Join SevenPonds each month as Tani Bahti, RN, CT, CHPN, offers practical on-hand guidance to demystify the dying process. As an RN since 1976, Tani has been working to empower families and healthcare professionals to have the best end-of-life experience possible both through education and the development of helpful tools and resources. As the current Director of Pathways, Tani is also the author of “Dying to Know, Straight Talk About Death and Dying,” considered by SevenPonds to be one of the most practical books on the topic. Founder Suzette Sherman says this is, “the book I will have at the bedside of my dying parents some day, hopefully a very long time from now.”
Knowing what to do and how to understand the changes after a death has occurred are just as important as understanding the natural changes and responses before death.
“I think he stopped breathing.”
Although you been anticipating that final breath for hours or days, when it actually arrives, it can still feel like an unreal shock. Wait a few minutes, as sometimes the breathing slows down so much or becomes so shallow that you don’t notice it. You can put a mirror by Dad’s nose or mouth to see if there is any condensation of breath.

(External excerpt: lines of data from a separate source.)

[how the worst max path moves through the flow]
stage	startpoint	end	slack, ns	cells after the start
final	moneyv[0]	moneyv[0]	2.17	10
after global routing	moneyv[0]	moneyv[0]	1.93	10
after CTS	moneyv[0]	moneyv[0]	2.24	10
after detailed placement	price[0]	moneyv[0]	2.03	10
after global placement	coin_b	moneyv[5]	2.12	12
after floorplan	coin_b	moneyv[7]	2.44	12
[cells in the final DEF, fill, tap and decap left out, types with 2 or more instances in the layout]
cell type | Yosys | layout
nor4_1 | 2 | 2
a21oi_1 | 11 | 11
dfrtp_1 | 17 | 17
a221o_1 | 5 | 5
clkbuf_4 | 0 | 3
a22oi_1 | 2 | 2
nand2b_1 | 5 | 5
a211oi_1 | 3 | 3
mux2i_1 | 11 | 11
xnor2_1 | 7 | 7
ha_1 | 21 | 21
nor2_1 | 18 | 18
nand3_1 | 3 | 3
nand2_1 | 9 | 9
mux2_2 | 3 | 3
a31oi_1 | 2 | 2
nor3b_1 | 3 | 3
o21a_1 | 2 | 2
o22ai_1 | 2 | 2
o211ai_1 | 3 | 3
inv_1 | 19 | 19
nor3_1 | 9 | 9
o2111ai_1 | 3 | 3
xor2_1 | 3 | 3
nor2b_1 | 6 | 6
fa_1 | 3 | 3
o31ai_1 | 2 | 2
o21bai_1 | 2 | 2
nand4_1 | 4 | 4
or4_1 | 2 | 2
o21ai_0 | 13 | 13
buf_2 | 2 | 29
$ cat src/rtl/timekeeper_ctrl.sv
// Time-of-day controller: BCD hh:mm:ss driven by the 1 Hz tick, with a set-mode FSM,
// a once-per-minute pulse and display blink enables.
module timekeeper_ctrl
    import clock_pkg::*;
#(
    parameter logic [7:0] RESET_HOUR = 8'h00,
    parameter logic [7:0] RESET_MIN  = 8'h00
) (
    input  logic       clk,
    input  logic       rst,
    input  logic       sec_tick,
    input  logic       btn_mode,
    input  logic       btn_inc,
    output logic [7:0] hour_bcd,
    output logic [7:0] min_bcd,
    output logic [7:0] sec_bcd,
    output logic [1:0] mode,
    output logic       blink_hour,
    output logic       blink_min,
    output logic       min_tick
);

    mode_e mode_q, mode_d;
    logic  phase_q, phase_d;
    logic  blink_hour_q, blink_min_q, min_tick_q;
    logic  sec_clr;
    logic  sec_inc, min_inc, hour_inc;
    logic  sec_wrap, min_wrap, hour_wrap_unused;
    logic  in_run, in_set_hour, in_set_min;

    assign in_run      = (mode_q == MODE_RUN);
    assign in_set_hour = (mode_q == MODE_SET_HOUR);
    assign in_set_min  = (mode_q == MODE_SET_MIN);

    // A mode press in a set state swallows a coincident increment.
    assign sec_inc  = in_run & sec_tick;
    assign min_inc  = (in_run & sec_wrap) | (in_set_min & btn_inc & ~btn_mode);
    assign hour_inc = (in_run & min_wrap) | (in_set_hour & btn_inc & ~btn_mode);

    bcd_mod_counter #(.MAX(BCD_MAX_SEC_MIN)) u_sec (
        .clk(clk), .rst(rst), .reset_val(8'h00), .inc(sec_inc), .clr(sec_clr),
        .value(sec_bcd), .wrap(sec_wrap)
    );

    bcd_mod_counter #(.MAX(BCD_MAX_SEC_MIN)) u_min (
        .clk(clk), .rst(rst), .reset_val(RESET_MIN), .inc(min_inc), .clr(1'b0),
        .value(min_bcd), .wrap(min_wrap)
    );

    bcd_mod_counter #(.MAX(BCD_MAX_HOUR)) u_hour (
        .clk(clk), .rst(rst), .reset_val(RESET_HOUR), .inc(hour_inc), .clr(1'b0),
        .value(hour_bcd), .wrap(hour_wrap_unused)
    );

    always_comb begin
        mode_d  = mode_q;
        phase_d = phase_q;
        sec_clr = 1'b0;
        case (mode_q)
            MODE_RUN: begin
                phase_d = 1'b0;
                if (btn_mode) mode_d = MODE_SET_HOUR;
            end
            MODE_SET_HOUR: begin
                if (btn_mode) begin
                    mode_d  = MODE_SET_MIN;
                    phase_d = 1'b0;
                end else if (sec_tick) begin
                    phase_d = ~phase_q;
                end
            end
            MODE_SET_MIN: begin
                if (btn_mode) begin
                    mode_d  = MODE_RUN;
                    phase_d = 1'b0;
                    sec_clr = 1'b1;
                end else if (sec_tick) begin
                    phase_d = ~phase_q;
                end
            end
            default: begin
                mode_d  = MODE_RUN;
                phase_d = 1'b0;
            end
        endcase
    end

    // Blink enables are registered from next-state so they line up with the new mode.
    always_ff @(posedge clk or posedge rst) begin
        if (rst) begin
            mode_q       <= MODE_RUN;
            phase_q      <= 1'b0;
            blink_hour_q <= 1'b0;
            blink_min_q  <= 1'b0;
            min_tick_q   <= 1'b0;
        end else begin
            mode_q       <= mode_d;
            phase_q      <= phase_d;
            blink_hour_q <= (mode_d == MODE_SET_HOUR) & phase_d;
            blink_min_q  <= (mode_d == MODE_SET_MIN) & phase_d;
            min_tick_q   <= in_run & sec_wrap;
        end
    end

    assign mode       = mode_q;
    assign blink_hour = blink_hour_q;
    assign blink_min  = blink_min_q;
    assign min_tick   = min_tick_q;

endmodule
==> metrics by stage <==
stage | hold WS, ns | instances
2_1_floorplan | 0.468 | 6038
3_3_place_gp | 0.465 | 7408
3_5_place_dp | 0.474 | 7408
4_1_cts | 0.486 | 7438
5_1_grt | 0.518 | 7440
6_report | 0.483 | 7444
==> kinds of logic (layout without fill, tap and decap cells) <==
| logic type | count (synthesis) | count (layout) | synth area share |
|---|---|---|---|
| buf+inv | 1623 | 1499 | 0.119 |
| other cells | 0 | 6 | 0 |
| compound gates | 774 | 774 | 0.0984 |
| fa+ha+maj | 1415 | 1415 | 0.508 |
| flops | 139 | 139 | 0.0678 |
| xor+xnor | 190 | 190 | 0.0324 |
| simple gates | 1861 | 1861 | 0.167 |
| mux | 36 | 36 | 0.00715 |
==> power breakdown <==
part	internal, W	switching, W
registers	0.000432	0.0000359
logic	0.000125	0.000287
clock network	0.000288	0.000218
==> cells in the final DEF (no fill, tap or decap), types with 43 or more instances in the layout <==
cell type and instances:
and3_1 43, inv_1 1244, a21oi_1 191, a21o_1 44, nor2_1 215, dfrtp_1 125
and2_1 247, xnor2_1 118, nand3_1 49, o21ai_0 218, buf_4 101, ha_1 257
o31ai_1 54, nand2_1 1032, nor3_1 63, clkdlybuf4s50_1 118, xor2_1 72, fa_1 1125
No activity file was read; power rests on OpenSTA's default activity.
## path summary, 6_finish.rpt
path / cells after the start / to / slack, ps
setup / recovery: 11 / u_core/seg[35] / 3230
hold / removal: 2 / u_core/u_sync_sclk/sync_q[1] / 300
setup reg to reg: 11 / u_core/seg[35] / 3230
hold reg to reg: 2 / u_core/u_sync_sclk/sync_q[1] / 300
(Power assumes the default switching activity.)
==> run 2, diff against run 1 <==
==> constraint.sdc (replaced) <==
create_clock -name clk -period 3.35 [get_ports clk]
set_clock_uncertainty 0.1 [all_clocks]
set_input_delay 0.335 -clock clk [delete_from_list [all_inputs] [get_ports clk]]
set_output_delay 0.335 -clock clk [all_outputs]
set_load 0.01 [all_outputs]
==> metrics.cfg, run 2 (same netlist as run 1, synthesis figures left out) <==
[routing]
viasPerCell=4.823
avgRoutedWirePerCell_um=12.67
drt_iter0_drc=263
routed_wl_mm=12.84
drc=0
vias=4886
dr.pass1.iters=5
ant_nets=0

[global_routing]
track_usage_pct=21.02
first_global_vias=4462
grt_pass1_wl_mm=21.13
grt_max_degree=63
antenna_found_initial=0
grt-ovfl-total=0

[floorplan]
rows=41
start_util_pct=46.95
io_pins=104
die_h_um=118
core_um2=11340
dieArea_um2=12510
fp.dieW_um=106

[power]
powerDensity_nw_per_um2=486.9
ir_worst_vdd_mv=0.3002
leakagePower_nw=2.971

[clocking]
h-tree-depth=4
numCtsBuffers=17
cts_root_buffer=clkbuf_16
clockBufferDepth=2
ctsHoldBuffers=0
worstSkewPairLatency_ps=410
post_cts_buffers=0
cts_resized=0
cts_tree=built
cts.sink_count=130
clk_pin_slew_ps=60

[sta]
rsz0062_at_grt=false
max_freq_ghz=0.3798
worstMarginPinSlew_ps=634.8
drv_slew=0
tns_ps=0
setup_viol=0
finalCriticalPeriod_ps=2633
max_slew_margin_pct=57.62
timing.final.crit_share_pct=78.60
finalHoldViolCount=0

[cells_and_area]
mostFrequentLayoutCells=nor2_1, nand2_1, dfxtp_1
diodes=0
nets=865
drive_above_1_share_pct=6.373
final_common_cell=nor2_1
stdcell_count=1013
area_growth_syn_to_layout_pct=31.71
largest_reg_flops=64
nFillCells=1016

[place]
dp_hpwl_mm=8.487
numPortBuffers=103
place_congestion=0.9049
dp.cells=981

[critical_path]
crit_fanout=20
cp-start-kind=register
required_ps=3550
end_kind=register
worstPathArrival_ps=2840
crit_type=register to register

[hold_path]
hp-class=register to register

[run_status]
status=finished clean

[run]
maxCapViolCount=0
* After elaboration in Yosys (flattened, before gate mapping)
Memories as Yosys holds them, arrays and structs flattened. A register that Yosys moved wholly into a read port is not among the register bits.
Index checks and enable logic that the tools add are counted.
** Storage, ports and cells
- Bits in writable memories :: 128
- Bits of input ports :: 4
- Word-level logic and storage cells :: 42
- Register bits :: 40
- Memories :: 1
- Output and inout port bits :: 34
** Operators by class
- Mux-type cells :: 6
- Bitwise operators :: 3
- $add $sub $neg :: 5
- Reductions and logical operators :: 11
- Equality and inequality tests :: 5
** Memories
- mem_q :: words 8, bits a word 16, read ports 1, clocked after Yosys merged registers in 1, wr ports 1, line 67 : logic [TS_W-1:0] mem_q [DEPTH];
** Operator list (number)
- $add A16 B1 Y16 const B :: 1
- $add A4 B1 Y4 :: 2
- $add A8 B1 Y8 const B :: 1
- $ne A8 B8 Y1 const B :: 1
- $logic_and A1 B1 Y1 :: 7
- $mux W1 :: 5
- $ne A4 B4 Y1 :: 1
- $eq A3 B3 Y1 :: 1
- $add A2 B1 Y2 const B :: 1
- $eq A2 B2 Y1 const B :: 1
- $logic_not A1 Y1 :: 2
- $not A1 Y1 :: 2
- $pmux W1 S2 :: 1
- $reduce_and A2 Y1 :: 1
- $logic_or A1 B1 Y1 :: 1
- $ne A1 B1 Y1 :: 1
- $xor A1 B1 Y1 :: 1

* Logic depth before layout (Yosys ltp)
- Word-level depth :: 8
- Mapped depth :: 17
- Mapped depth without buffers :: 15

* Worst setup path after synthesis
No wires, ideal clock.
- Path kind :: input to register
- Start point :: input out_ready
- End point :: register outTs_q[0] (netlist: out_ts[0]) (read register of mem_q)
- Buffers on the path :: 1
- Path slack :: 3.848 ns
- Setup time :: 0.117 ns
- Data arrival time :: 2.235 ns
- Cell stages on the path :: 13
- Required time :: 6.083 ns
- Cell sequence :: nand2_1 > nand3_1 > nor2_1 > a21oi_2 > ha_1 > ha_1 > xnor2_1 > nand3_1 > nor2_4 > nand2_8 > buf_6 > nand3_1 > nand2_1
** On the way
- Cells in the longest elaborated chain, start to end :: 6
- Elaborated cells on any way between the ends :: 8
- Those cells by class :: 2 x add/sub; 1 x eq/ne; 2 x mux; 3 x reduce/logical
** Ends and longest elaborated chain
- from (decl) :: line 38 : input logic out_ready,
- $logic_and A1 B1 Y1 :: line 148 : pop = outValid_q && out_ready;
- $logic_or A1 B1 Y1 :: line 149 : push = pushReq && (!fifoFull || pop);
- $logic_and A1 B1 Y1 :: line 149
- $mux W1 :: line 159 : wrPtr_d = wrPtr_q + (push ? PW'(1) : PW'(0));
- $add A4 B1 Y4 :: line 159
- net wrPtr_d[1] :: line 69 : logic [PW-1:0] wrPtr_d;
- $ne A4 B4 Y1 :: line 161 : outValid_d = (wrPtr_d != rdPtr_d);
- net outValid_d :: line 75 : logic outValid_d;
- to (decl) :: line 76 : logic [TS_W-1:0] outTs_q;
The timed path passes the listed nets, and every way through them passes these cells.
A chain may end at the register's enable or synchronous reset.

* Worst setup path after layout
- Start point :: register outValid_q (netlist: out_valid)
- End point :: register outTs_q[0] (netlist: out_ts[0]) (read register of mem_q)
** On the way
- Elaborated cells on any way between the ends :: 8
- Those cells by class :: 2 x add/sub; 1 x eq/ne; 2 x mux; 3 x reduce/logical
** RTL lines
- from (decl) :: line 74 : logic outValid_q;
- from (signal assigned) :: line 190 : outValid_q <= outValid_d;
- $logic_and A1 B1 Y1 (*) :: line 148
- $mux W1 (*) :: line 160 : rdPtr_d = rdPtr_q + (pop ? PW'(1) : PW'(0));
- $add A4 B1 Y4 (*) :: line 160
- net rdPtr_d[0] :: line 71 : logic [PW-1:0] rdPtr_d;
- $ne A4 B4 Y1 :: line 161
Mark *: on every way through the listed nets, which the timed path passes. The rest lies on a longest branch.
==> src/rtl/frame_proc_core_if.sv <==
// rtl/frame_proc_core_if.sv - mem0/mem1 and control signal bundle for frame_proc_core
interface frame_proc_core_if #(
   parameter int ADDR_W = 19
);
   logic [1:0]        mode;
   logic              freeze;
   logic [7:0]        din;
   logic [ADDR_W-1:0] addr_mem0;
   logic [ADDR_W-1:0] addr_mem1;
   logic [3:0]        dout;
   logic              we;
   logic              busy;
   logic              frame_done;

   modport master (
      output mode, freeze, din,
      input  addr_mem0, addr_mem1, dout, we, busy, frame_done
   );

   modport slave (
      input  mode, freeze, din,
      output addr_mem0, addr_mem1, dout, we, busy, frame_done
   );
endinterface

Once you’ve confirmed that his heart and breathing have stopped, notify the hospice on-call nurse to “pronounce” the death and notify the mortuary. If you not on a hospice program, you will need to call 9-1-1. Be sure you have your father’s orange Prehospital Do Not Resuscitate Advance Directive available to show first responders. This affirms that his death was expected and allows the paramedics to defer CPR. It also provides the physician’s name for the death certificate.
What do you need to do now?
That’s up to you.
Are there people to call who would like to see your dad before his body is removed? There is no rush. If others are coming, I like to make sure the person is clean and groomed as this is a final memory for you all. Put the bed side rails down and place his arms and hands on the outside of the covers so those who want to hold them can reach them easily. Touching and hugging and talking to your father at this time can be helpful in gaining closure.
Why does he look so pale?
Since blood is no longer pumping in Dad’s body, gravity will pull it away from the tiny vessels under his skin to deeper levels in the body.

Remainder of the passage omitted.